Patient's race may influence physicians' recognition and treatment of depression.36 African-Americans were less likely to be treated with antidepressant medications compared to white patients with similar levels of symptoms of depression.36 Several causes of this disparity have been suggested, including black patients feeling stigmatized by a mental health disorder, low patient education and recognition of depressive symptoms, inability of black patients to access and pay for treatment, and inability of physicians to recognize symptoms of depression in a minority group.36

African-Americans with renal cell carcinoma were less likely than whites to be treated with Interleukin 2, after controlling for age, tumour grade, co-morbidities and other relevant clinical variables.37 Various reasons were suggested, including limited financial resources for African-Americans, and living in rural areas with reduced access to specialized centres.
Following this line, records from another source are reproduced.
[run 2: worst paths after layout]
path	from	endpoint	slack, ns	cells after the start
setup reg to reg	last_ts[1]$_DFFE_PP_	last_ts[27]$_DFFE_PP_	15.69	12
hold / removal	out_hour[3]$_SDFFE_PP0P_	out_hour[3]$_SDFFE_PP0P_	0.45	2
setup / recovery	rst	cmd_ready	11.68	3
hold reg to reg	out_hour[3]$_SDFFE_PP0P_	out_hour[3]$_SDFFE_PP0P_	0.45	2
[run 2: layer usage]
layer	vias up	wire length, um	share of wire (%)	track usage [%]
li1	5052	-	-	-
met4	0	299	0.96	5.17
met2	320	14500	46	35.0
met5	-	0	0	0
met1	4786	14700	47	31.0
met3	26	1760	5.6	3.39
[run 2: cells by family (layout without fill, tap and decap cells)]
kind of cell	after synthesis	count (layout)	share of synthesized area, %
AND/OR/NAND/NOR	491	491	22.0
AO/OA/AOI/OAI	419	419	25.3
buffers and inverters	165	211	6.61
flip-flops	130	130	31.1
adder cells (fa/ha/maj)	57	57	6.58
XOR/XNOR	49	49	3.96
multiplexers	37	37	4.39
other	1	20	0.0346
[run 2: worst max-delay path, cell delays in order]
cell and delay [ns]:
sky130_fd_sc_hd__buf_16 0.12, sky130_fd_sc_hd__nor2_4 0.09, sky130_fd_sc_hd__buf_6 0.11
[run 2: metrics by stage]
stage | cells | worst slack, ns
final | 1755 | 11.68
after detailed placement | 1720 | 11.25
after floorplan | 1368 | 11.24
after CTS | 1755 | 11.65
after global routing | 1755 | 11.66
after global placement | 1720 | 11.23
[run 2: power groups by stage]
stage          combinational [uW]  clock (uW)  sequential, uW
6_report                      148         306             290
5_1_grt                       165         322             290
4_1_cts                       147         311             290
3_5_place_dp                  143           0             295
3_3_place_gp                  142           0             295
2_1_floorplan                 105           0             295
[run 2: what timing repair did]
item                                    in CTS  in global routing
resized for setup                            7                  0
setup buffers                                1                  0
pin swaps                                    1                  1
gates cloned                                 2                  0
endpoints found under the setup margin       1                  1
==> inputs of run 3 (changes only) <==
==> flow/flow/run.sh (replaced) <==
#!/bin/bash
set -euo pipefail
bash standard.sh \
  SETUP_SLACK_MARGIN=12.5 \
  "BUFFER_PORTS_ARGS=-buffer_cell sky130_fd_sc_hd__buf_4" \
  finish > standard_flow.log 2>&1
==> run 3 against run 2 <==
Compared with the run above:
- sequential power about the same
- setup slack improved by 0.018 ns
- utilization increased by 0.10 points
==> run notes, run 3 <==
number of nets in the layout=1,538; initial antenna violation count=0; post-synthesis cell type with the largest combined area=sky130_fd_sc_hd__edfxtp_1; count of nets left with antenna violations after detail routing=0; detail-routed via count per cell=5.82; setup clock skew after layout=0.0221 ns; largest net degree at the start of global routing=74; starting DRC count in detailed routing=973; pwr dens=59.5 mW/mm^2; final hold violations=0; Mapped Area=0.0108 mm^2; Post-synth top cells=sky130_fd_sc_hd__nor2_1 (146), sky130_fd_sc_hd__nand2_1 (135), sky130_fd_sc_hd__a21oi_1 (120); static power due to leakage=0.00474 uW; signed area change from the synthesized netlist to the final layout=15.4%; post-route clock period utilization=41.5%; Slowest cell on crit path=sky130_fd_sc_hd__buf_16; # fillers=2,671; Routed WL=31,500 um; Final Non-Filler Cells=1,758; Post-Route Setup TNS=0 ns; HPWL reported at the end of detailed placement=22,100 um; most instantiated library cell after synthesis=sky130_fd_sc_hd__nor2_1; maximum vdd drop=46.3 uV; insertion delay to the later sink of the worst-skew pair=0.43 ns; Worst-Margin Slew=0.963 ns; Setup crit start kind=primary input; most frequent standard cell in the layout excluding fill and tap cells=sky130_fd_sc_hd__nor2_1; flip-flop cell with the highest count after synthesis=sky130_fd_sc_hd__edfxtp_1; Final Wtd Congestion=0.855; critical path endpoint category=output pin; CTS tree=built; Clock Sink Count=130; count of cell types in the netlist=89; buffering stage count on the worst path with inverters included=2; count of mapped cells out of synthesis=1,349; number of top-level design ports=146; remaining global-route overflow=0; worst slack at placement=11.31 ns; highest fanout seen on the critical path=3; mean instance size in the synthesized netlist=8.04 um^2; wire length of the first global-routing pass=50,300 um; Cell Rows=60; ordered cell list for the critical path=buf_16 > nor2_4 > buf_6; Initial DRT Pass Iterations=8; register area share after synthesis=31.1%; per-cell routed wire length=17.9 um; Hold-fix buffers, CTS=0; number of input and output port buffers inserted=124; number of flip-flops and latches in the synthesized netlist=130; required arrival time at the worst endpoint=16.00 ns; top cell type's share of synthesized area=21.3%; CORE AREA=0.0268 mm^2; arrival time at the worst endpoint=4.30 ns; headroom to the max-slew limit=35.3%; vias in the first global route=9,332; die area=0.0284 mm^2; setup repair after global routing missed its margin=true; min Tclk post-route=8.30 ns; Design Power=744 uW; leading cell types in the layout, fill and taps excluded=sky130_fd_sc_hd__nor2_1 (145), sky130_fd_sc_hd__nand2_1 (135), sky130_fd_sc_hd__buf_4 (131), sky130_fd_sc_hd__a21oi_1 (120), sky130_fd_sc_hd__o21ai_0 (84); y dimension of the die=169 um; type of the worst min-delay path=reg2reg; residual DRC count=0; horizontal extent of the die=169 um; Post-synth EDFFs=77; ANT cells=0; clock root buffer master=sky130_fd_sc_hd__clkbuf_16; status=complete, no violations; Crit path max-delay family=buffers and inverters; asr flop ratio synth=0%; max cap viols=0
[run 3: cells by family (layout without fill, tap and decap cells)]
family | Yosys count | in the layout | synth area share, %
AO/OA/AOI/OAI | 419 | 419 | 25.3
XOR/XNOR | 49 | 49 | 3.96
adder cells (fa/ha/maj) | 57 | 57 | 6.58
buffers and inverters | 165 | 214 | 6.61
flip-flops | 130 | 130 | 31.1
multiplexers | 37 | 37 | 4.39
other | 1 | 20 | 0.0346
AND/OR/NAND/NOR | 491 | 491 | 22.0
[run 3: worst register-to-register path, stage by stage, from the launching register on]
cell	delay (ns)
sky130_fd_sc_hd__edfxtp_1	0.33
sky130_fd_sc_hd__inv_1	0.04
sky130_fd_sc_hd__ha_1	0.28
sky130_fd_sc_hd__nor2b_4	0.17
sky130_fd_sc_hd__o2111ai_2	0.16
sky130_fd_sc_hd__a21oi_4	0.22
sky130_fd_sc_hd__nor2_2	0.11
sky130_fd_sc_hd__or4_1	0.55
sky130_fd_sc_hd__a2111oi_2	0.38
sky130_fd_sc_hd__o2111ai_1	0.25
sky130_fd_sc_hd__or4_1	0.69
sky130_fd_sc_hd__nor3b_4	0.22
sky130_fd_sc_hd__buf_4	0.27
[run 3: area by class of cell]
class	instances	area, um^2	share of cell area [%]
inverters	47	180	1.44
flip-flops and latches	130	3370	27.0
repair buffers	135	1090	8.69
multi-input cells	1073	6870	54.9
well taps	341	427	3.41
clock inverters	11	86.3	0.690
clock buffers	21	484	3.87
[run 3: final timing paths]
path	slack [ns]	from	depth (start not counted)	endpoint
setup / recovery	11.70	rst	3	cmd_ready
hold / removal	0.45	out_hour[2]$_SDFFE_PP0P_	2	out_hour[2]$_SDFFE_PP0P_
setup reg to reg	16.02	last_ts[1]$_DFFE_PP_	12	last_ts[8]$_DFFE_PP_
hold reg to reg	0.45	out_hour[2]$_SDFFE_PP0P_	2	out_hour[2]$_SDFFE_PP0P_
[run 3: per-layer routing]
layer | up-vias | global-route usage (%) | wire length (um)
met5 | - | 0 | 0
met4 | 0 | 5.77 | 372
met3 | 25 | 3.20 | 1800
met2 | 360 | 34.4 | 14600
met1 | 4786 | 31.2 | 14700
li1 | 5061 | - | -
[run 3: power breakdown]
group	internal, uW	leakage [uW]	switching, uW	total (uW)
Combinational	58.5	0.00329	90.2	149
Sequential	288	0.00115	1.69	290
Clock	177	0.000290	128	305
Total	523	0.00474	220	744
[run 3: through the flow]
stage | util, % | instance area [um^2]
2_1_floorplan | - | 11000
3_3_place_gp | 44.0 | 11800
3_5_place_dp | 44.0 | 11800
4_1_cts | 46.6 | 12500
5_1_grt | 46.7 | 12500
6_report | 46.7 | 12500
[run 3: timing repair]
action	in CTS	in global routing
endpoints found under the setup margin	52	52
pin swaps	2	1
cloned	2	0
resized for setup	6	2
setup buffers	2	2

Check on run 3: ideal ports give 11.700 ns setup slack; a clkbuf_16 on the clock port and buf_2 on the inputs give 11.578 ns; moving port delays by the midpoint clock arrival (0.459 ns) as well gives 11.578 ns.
Awareness of side-effects of Interleukin 2 and the necessity of frequent hospitalization might deter this group of patients from having this treatment. Younger individuals were under-represented in the study and the findings were only applicable to older patients with metastatic renal carcinoma.

In some countries, therefore, if a patient is of Afro-Caribbean origin or from another ethnic minority, this may inappropriately influence their management decisions.